Recently, I write a LevelDB implementation in Go. In this post, I summarize some invariants in algorithm used by LevelDB implementations.

Sequence Number

Sequence number is a monotonically increasing 56 bits integer value. Every time a key is written to LevelDB, it is tagged with a sequence number one larger than sequence number tagged with previous key written to LevelDB. If two entries in LevelDB have same user level keys, the one with larger sequence must shadow the other.

Sorted Memory Tables

Writes are first recorded in a mutable memory table. If that memory table is full, it is marked as immutable and a new memory table is created to record writes. The memory table marked as immutable is then compacted to a sorted disk table in level 0 and deleted. Thus we conclude that:

If a key appears in mutable memory table, it is newest. Otherwise, if it appears in immutable memory table, it is newest.

Compaction

When an immutable memory table is compacted to a sorted table in Level 0, it is assigned with a file number larger than all existing file numbers in this Level. Thus we have:

Entries stored in newer file in Level 0 shadow entries with same user keys in older files.

When there are too many files in Level 0 or too many data in Level 1 or above, we start level compaction. In level N compaction, we select a file set from level N, such that no remaining files overlap this file set in user key level. Then we compact this file set with all overlapping files from level N+1, and produce sorted tables in level N+1. Thus we conclude to two invariants.

No files in level 1 or above overlap other files in the same level.

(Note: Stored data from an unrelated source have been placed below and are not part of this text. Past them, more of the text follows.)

Source: an optimization exercise on an open RTL-to-GDS flow (aim: small area, a short achievable clock period and few clock cycles per item). Production flows keep margins and buffers that such runs may drop.
The RTL was checked by simulation tests, not by an equivalence proof against the original design.

==> design.v <==
module md4_iter_core (
   input  logic         clk,
   input  logic         rst,
   input  logic         start,
   input  logic         init_sel,
   input  logic [511:0] block_in,
   input  logic [127:0] chain_in,
   output logic         ready,
   output logic         busy,
   output logic         done,
   output logic [127:0] digest
);
   localparam logic [127:0] MD4_IV = 128'h10325476_98badcfe_efcdab89_67452301;
   localparam logic [31:0]  K2 = 32'h5a827999;
   localparam logic [31:0]  K3 = 32'h6ed9eba1;
   logic         busy_q, fin_q, done_q;
   logic [4:0]   cyc_q;
   logic [127:0] digest_q;
   logic [31:0]  b_q, c_q, g1_q, g0_q, p0_q, p1_q, oa_q, ob_q, oc_q, od_q;
   logic [15:0][31:0] x_q;
   logic [2:0]  rnd_q;
   logic [2:0]  rs0_q;    
   logic [5:0]  rs1_q;    
   logic [8:0]  xs0_q;    
   logic [7:0]  xs1_q;    
   logic [1:0]  ks_q;     
   logic [30:0] sel_d;
   function automatic logic [30:0] sel_tbl(input logic [4:0] c);
      case (c)
         5'd0: sel_tbl = 31'b00_01000000_001000000_000010_001_001;
         5'd1: sel_tbl = 31'b00_00000100_000100000_100000_100_001;
         5'd2: sel_tbl = 31'b00_00010000_000000100_000010_001_001;
         5'd3: sel_tbl = 31'b00_00000100_000010000_100000_100_001;
         5'd4: sel_tbl = 31'b00_00010000_010000000_000010_001_001;
         5'd5: sel_tbl = 31'b00_00010000_000001000_100000_100_001;
         5'd6: sel_tbl = 31'b00_01000000_000100000_000010_001_001;
         5'd7: sel_tbl = 31'b01_00100000_100000000_100000_100_001;
         5'd8: sel_tbl = 31'b01_10000000_000010000_000001_001_010;
         5'd9: sel_tbl = 31'b01_00000100_100000000_001000_010_010;
         5'd10: sel_tbl = 31'b01_00010000_010000000_000001_001_010;
         5'd11: sel_tbl = 31'b01_01000000_000100000_001000_010_010;
         5'd12: sel_tbl = 31'b01_00100000_010000000_000001_001_010;
         5'd13: sel_tbl = 31'b01_00001000_100000000_001000_010_010;
         5'd14: sel_tbl = 31'b01_01000000_000010000_000001_001_010;
         5'd15: sel_tbl = 31'b10_10000000_100000000_001000_010_010;
         5'd16: sel_tbl = 31'b10_00010000_000100000_000100_001_100;
         5'd17: sel_tbl = 31'b10_01000000_000100000_010000_100_100;
         5'd18: sel_tbl = 31'b10_00100000_000000100_000100_001_100;
         5'd19: sel_tbl = 31'b10_00000100_000000100_010000_100_100;
         5'd20: sel_tbl = 31'b10_00010000_000000100_000100_001_100;
         5'd21: sel_tbl = 31'b10_10000000_100000000_010000_100_100;
         5'd22: sel_tbl = 31'b10_01000000_000010000_000100_001_100;
         5'd23: sel_tbl = 31'b00_00000010_000000001_010000_100_100;
         5'd24: sel_tbl = 31'b00_00000001_000000010_000001_001_001;
         default: sel_tbl = 31'b00_01000000_001000000_000010_001_001;
      endcase
   endfunction
   logic go;
   assign go = busy_q ? ~fin_q : start;
   assign sel_d = go ? sel_tbl(busy_q ? cyc_q + 5'd1 : 5'd0) : '0;
   function automatic logic [31:0] fsel(input logic [2:0] r, input logic [31:0] b,
                                        input logic [31:0] c, input logic [31:0] d);
      fsel = ({32{r[0]}} & ((b & c) | (~b & d)))
           | ({32{r[1]}} & ((b & c) | (b & d) | (c & d)))
           | ({32{r[2]}} & (b ^ c ^ d));
   endfunction
   function automatic logic [31:0] rotl(input logic [31:0] v, input int s);
      rotl = (v << s) | (v >> (32 - s));
   endfunction
   logic [127:0] cv;
   assign cv = init_sel ? MD4_IV : chain_in;
   function automatic logic [63:0] fg(input logic [2:0] r, input logic [31:0] c,
                                      input logic [31:0] d);
      logic [31:0] g1, g0;
      g1 = ({32{r[0]}} & c) | ({32{r[1]}} & (c | d)) | ({32{r[2]}} & ~(c ^ d));
      g0 = ({32{r[0]}} & d) | ({32{r[1]}} & (c & d)) | ({32{r[2]}} & (c ^ d));
      fg = {g1, g0};
   endfunction
   function automatic logic [31:0] stepadd(input logic [31:0] b, input logic [63:0] g,
                                           input logic [31:0] p);
      logic [31:0] pp, gg, p0, gn, pn;
      pp = ({32{b}} & (g[63:32] ^ p)) | (~{32{b}} & (g[31:0] ^ p));
      gg = ({32{b}} & (g[63:32] & p)) | (~{32{b}} & (g[31:0] & p));
      p0 = pp;
      for (int l = 1; l < 32; l = l * 2) begin
         gn = gg;
         pn = pp;
         for (int i = l; i < 32; i++) begin
            gn[i] = gg[i] | (pp[i] & gg[i - l]);
            pn[i] = pp[i] & pp[i - l];
         end
         gg = gn;
         pp = pn;
      end
      stepadd = p0 ^ {gg[30:0], 1'b0};
   endfunction
   logic [31:0] s0, n0, s1, n1, b_d, c_d;
   logic ld_q;    
   assign s0 = stepadd(b_q, {g1_q, g0_q}, p0_q);
   assign n0 = ({32{rs0_q[0]}} & rotl(s0, 3))
             | ({32{rs0_q[1]}} & rotl(s0, 9))
             | ({32{rs0_q[2]}} & rotl(s0, 11));
   assign s1 = stepadd(n0, fg(rnd_q, b_q, c_q), p1_q);
   assign n1 = ({32{rs1_q[0]}} & rotl(s1, 5))
             | ({32{rs1_q[1]}} & rotl(s1, 7))
             | ({32{rs1_q[2]}} & rotl(s1, 9))
             | ({32{rs1_q[3]}} & rotl(s1, 13))
             | ({32{rs1_q[4]}} & rotl(s1, 15))
             | ({32{rs1_q[5]}} & rotl(s1, 19));
   logic [63:0] gnext;
   assign gnext = ld_q ? {cv[95:64], cv[127:96]} : fg(sel_d[2:0], n0, b_q);
   logic [31:0] xr0, xr1, ao0, ao1, xo0, xo1, ko, q0, q1;
   assign xr0 = ({32{xs0_q[0]}} & oa_q)
              | ({32{xs0_q[1]}} & oc_q)
              | ({32{xs0_q[2]}} & x_q[10])
              | ({32{xs0_q[3]}} & x_q[12])
              | ({32{xs0_q[4]}} & x_q[13])
              | ({32{xs0_q[5]}} & x_q[14])
              | ({32{xs0_q[6]}} & x_q[2])
              | ({32{xs0_q[7]}} & x_q[5])
              | ({32{xs0_q[8]}} & x_q[6]);
   assign xr1 = ({32{xs1_q[0]}} & ob_q)
              | ({32{xs1_q[1]}} & od_q)
              | ({32{xs1_q[2]}} & x_q[1])
              | ({32{xs1_q[3]}} & x_q[11])
              | ({32{xs1_q[4]}} & x_q[13])
              | ({32{xs1_q[5]}} & x_q[14])
              | ({32{xs1_q[6]}} & x_q[3])
              | ({32{xs1_q[7]}} & x_q[8]);
   assign ao0 = ld_q ? cv[31:0] : c_q;
   assign ao1 = ld_q ? cv[127:96] : b_q;
   assign xo0 = ld_q ? block_in[31:0] : xr0;
   assign xo1 = ld_q ? block_in[63:32] : xr1;
   assign ko  = ({32{ks_q[0]}} & K2) | ({32{ks_q[1]}} & K3);
   assign q0 = ao0 + xo0 + ko;
   assign q1 = ao1 + xo1 + ko;
   logic acc;
   assign acc = start & ~busy_q;
   always_ff @(posedge clk or posedge rst) begin
      if (rst) begin
         busy_q   <= 1'b0;
         fin_q    <= 1'b0;
         done_q   <= 1'b0;
         cyc_q    <= '0;
         digest_q <= '0;
         {ks_q, xs1_q, xs0_q, rs1_q, rs0_q, rnd_q} <= '0;
         ld_q     <= 1'b1;
      end else begin
         done_q <= 1'b0;
         {ks_q, xs1_q, xs0_q, rs1_q, rs0_q, rnd_q} <= sel_d;
         ld_q   <= ~go;
         if (acc) begin
            busy_q <= 1'b1;
            cyc_q  <= '0;
         end else if (busy_q) begin
            cyc_q <= cyc_q + 5'd1;
            if (cyc_q == 5'd23) fin_q <= 1'b1;
            if (fin_q) begin
               fin_q    <= 1'b0;
               busy_q   <= 1'b0;
               done_q   <= 1'b1;
               digest_q <= {p1_q, q0, q1, p0_q};
            end
         end
      end
   end
   always_ff @(posedge clk) begin
      p0_q <= q0;
      p1_q <= q1;
      b_q <= n1 | ({32{ld_q}} & cv[63:32]);
      c_q <= n0 | ({32{ld_q}} & cv[95:64]);
      {g1_q, g0_q} <= gnext;
      if (!busy_q) begin
         x_q <= block_in;
         oa_q <= cv[31:0];
         ob_q <= cv[63:32];
         oc_q <= cv[95:64];
         od_q <= cv[127:96];
      end else begin
         x_q[0] <= x_q[6];
         x_q[1] <= x_q[5];
         x_q[2] <= x_q[14];
         x_q[3] <= x_q[10];
         x_q[4] <= x_q[2];
         x_q[5] <= x_q[15];
         x_q[6] <= x_q[1];
         x_q[7] <= x_q[8];
         x_q[8] <= x_q[11];
         x_q[9] <= x_q[3];
         x_q[10] <= x_q[0];
         x_q[11] <= x_q[13];
         x_q[12] <= x_q[7];
         x_q[13] <= x_q[12];
         x_q[14] <= x_q[4];
         x_q[15] <= x_q[9];
      end
   end
   assign busy   = busy_q;
   assign ready  = ~busy_q;
   assign done   = done_q;
   assign digest = digest_q;
endmodule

Entries stored in level N shadow entries with same user keys above level N.

Snapshot

Snapshot in LevelDB is represented by a sequence number. When retrieving entries from a snapshot, entries whose sequence number are larger than the snapshot’s are ignored. In compaction, we record the smallest sequence number among alive snapshots, and we never delete keys shadowed only by entry with sequence number larger that this smallest sequence number. After enforcing these restrictions on retrieve and compaction, we guarantee that:

The state a snapshot captured is frozen in its creation time.

Get

According to invariants we guarantee, we first search mutable memory table, then immutable memory table, then sorted tables in level 0 from newest to oldest, then sorted tables in level 1 and above. If we find a write for the key, we can return the result to caller without further searching.

Iteration

Entries in memory tables and disk level tables may overlap each other. But files in level 1 and above have no overlapping files in same level. So we concatenate files in level N to form level iterator for level N. Then we merge those iterators with iterators from memory tables, level 0 tables to construct iterator over a whole LevelDB database. In iteration, we filter out entries shadowed by larger sequence number.

Optimizations

Implementations can make their private optimizations without break those invariants. One such optimization in offical C++ implementation is that immutable memory table can be compacted to level 1 or above if it is not overlapping with younger level. Aggressive optimization, for example, concurrent compaction is also possible.